◆ Problem details:
Across the entries below, work out how many lines contain "under". Respond with the number and no other text.

◆ Information supplied:
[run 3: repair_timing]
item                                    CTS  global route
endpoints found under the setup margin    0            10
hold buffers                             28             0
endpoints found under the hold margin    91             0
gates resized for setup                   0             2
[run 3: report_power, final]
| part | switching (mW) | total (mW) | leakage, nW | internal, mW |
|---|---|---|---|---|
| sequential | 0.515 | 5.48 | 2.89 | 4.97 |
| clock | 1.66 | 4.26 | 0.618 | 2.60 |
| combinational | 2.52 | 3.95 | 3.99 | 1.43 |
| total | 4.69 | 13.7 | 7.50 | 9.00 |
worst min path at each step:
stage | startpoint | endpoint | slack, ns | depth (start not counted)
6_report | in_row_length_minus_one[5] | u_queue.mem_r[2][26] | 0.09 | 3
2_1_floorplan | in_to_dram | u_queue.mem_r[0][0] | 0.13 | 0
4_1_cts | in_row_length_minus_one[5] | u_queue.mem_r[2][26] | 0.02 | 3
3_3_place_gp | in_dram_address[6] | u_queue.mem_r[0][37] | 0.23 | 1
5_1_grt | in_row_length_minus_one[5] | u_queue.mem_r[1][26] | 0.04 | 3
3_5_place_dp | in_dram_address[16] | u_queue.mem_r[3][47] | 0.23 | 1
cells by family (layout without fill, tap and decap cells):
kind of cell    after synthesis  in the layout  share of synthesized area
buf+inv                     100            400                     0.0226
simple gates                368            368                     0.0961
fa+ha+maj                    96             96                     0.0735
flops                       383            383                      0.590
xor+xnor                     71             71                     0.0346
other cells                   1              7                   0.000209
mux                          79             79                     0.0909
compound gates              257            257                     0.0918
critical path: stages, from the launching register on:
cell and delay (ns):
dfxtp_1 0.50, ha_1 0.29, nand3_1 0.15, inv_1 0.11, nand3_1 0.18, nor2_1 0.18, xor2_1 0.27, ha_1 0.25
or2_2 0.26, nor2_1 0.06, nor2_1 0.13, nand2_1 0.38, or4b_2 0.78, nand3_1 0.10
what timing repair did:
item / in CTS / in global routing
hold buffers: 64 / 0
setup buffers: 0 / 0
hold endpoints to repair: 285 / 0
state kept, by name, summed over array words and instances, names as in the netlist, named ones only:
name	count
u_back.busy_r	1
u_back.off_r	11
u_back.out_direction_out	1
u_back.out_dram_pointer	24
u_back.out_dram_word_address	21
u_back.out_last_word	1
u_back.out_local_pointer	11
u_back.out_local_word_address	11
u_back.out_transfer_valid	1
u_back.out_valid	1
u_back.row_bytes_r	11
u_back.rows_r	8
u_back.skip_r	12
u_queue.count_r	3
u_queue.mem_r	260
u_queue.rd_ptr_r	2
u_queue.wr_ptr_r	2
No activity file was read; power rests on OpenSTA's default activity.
===== src/design/srsp_pkg.sv =====
`timescale 1ns / 1ps
// srsp_pkg: types and constants shared by the skeleton record stream parser
// holds the item and result structs, the front-to-back command and the record layout
// no dependencies
package srsp_pkg;

    typedef struct packed {
        logic [7:0] data_byte;
        logic       end_of_file;
    } item_t;

    typedef struct packed {
        logic [3:0]  field_kind;
        logic [15:0] bone_number;
        logic [7:0]  element_number;
        logic [31:0] field_value;
        logic [2:0]  error_code;
        logic        last_of_run;
    } result_t;

    typedef enum logic [3:0] {
        KIND_HASH     = 4'd0,
        KIND_NAMELEN  = 4'd1,
        KIND_NAMECHAR = 4'd2,
        KIND_PARENT   = 4'd3,
        KIND_BIND     = 4'd4,
        KIND_INVBIND  = 4'd5,
        KIND_SCALE    = 4'd6,
        KIND_ROT      = 4'd7,
        KIND_POS      = 4'd8,
        KIND_COUNT    = 4'd9,
        KIND_END      = 4'd10,
        KIND_ERROR    = 4'd11
    } field_kind_t;

    typedef enum logic [2:0] {
        ERR_NONE         = 3'd0,
        ERR_BAD_HEADER   = 3'd1,
        ERR_COUNT_RANGE  = 3'd2,
        ERR_RECORD_TRUNC = 3'd3,
        ERR_NAME_TRUNC   = 3'd4,
        ERR_BAD_PARENT   = 3'd5
    } error_code_t;

    // one accepted byte: an optional field and an optional closing end or error
    typedef struct packed {
        logic        f_valid;
        field_kind_t f_kind;
        logic [15:0] f_bone;
        logic [7:0]  f_elem;
        logic [31:0] f_value;
        logic        t_valid;
        field_kind_t t_kind;
        error_code_t t_err;
        logic [15:0] t_bone;
    } cmd_t;

    localparam logic [7:0] MAGIC [4] = '{8'h50, 8'h41, 8'h52, 8'h20};

    localparam logic [9:0]  COUNT_OFFSET = 10'h014;
    localparam logic [15:0] COUNT_BAD    = 16'hFFFF;
    localparam logic [9:0]  NAME_START   = 10'd5;
    localparam logic [7:0]  PRINT_LO     = 8'h20;
    localparam logic [7:0]  PRINT_HI     = 8'h7E;
    localparam logic [7:0]  SUBST_CHAR   = 8'h3F;

    // offsets counted from the end of the name
    localparam logic [9:0]  Q_BIND    = 10'd4;
    localparam logic [9:0]  Q_INVBIND = 10'd68;
    localparam logic [9:0]  Q_COPY    = 10'd132;
    localparam logic [9:0]  Q_SCALE   = Q_COPY + 10'd128;
    localparam logic [9:0]  Q_ROT     = 10'd272;
    localparam logic [9:0]  Q_POS     = 10'd288;
    localparam logic [9:0]  Q_LAST    = 10'd299;

    localparam int QUEUE_DEPTH = 4;
    localparam int QUEUE_AW    = $clog2(QUEUE_DEPTH);
    localparam int QUEUE_CW    = $clog2(QUEUE_DEPTH + 1);

endpackage


===== src/design/skeleton_record_stream_parser_top.sv =====
`timescale 1ns / 1ps
// skeleton_record_stream_parser_top: skeleton file byte parser, top level
// joins srsp_front, srsp_queue and srsp_back; depends on srsp_pkg
//
// input side is a queue: drive item and push; a byte is taken at a clock edge
// with push high and full low. item.end_of_file marks the last byte of a file,
// after which the parser rearms for the next file.
// result side is a queue: while empty is low the oldest result sits on result
// and is taken at an edge with pop high.
// throughput: one byte per cycle while full is low.
// a taken byte's command is written into the command queue, the back moves it
// into the output register, and the result then sits on the ports until popped.
// a byte that closes a file can give two results; the back issues one per
// cycle while pop keeps pace, from a four-entry command queue, so full rises
// only when the result side stalls or falls behind.
// when pop stays low the output register holds, the queue fills and full rises.
// reset: rst_n clears position, counts and queues; the parser waits for the
// magic of a new file and empty stays high.
module skeleton_record_stream_parser_top
    import srsp_pkg::*;
(
    input  logic    clk,
    input  logic    rst_n,
    input  logic    push,
    output logic    full,
    input  item_t   item,
    output logic    empty,
    input  logic    pop,
    output result_t result
);

    logic wr_en;
    cmd_t wr_cmd;
    logic rd_en;
    cmd_t head;
    logic avail;

    srsp_front u_front (
        .clk   (clk),
        .rst_n (rst_n),
        .push  (push),
        .full  (full),
        .item  (item),
        .wr_en (wr_en),
        .cmd   (wr_cmd)
    );

    srsp_queue u_queue (
        .clk     (clk),
        .rst_n   (rst_n),
        .wr_en   (wr_en),
        .wr_data (wr_cmd),
        .rd_en   (rd_en),
        .rd_data (head),
        .avail   (avail),
        .full    (full)
    );

    srsp_back u_back (
        .clk    (clk),
        .rst_n  (rst_n),
        .head   (head),
        .avail  (avail),
        .rd_en  (rd_en),
        .pop    (pop),
        .empty  (empty),
        .result (result)
    );

endmodule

◆ Answer for this exercise:
2